### YOUR ASSIGNMENT
Only the lines from the one containing "stage / total" through the one containing "run 3 against" should be printed, exactly as they appear below, with both ends included.

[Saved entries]
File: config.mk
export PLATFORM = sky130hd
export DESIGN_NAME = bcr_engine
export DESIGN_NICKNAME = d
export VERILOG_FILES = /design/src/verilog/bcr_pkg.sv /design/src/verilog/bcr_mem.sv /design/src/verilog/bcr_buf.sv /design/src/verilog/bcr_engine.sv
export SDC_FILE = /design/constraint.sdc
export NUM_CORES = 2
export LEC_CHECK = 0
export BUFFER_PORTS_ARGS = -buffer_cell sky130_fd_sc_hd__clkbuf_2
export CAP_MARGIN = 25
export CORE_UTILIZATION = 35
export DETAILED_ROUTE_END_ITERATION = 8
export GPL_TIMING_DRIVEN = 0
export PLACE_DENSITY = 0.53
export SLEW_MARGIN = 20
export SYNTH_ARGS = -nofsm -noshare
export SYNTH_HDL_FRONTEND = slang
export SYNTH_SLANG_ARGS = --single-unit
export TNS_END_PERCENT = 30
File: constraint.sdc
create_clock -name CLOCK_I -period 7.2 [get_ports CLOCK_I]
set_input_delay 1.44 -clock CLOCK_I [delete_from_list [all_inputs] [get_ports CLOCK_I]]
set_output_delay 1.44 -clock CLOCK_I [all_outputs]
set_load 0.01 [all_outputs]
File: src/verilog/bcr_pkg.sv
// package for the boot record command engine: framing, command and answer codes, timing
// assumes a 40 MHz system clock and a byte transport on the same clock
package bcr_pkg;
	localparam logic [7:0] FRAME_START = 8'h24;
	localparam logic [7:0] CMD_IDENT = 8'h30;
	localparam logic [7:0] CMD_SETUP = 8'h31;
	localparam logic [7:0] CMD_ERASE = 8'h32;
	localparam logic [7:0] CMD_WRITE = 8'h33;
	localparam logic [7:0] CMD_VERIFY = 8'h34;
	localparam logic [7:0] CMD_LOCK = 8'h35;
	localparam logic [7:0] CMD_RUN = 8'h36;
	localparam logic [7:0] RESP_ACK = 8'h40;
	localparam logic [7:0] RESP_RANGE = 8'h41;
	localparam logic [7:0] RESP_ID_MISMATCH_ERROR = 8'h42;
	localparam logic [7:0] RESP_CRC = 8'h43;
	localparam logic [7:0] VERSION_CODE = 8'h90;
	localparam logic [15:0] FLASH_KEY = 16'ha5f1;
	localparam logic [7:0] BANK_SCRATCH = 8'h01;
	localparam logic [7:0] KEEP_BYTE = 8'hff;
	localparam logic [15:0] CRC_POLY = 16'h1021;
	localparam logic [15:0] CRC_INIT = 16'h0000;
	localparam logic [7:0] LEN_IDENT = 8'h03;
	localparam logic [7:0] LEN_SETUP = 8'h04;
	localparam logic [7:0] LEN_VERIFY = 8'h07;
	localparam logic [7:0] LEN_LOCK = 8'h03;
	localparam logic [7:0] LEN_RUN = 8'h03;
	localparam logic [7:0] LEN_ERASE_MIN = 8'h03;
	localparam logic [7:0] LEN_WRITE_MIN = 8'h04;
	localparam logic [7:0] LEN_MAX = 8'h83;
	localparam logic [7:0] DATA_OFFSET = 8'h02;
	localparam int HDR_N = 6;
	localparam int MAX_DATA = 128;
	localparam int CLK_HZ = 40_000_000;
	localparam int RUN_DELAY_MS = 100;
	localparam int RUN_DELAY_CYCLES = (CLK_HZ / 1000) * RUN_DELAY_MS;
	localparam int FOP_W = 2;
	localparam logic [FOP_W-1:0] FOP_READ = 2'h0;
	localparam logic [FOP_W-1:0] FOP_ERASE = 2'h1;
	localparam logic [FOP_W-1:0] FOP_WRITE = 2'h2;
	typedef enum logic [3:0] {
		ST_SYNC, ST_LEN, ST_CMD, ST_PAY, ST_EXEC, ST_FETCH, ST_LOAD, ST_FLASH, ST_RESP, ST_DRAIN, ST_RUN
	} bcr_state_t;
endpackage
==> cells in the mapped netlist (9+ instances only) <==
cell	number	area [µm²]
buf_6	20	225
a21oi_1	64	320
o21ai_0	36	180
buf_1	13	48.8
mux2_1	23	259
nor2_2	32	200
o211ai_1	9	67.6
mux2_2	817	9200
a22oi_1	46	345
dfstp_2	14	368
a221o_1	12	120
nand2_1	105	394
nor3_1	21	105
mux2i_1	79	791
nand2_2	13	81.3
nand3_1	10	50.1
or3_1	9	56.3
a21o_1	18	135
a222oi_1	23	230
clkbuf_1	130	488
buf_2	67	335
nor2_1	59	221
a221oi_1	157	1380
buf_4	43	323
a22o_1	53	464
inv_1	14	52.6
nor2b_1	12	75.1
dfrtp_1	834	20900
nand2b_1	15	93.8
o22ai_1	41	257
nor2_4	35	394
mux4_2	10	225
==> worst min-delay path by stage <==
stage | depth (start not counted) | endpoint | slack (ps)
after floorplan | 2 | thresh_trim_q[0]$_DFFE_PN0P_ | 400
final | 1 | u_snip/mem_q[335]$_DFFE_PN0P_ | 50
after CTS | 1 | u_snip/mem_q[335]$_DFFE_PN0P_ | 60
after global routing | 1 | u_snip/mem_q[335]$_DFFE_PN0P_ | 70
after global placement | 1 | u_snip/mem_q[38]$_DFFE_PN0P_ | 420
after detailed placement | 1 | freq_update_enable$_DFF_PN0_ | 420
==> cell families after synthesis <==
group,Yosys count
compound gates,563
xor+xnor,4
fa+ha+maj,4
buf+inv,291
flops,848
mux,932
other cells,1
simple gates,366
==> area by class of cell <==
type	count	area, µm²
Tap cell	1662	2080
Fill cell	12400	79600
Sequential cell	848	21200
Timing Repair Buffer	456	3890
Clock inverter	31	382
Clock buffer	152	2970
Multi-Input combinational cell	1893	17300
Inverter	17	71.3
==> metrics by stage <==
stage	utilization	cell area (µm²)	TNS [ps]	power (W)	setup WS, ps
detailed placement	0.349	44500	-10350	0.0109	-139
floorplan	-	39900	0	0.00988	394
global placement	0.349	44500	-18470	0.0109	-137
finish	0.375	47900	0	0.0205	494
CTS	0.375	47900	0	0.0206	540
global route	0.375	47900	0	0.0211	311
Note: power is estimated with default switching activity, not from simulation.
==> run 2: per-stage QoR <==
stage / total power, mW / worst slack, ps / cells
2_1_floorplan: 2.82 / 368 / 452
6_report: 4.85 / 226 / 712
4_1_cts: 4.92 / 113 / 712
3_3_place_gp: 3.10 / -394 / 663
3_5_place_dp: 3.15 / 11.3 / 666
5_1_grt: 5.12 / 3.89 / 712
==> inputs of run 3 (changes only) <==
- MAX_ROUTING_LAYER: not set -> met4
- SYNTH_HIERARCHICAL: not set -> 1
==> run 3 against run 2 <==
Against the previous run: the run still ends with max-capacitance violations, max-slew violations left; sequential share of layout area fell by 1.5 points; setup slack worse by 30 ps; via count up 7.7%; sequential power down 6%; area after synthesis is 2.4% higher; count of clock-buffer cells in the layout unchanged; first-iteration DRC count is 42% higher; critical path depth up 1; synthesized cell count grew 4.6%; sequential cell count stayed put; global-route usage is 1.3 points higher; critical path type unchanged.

### YOUR RESPONSE
stage / total power, mW / worst slack, ps / cells
2_1_floorplan: 2.82 / 368 / 452
6_report: 4.85 / 226 / 712
4_1_cts: 4.92 / 113 / 712
3_3_place_gp: 3.10 / -394 / 663
3_5_place_dp: 3.15 / 11.3 / 666
5_1_grt: 5.12 / 3.89 / 712
==> inputs of run 3 (changes only) <==
- MAX_ROUTING_LAYER: not set -> met4
- SYNTH_HIERARCHICAL: not set -> 1
==> run 3 against run 2 <==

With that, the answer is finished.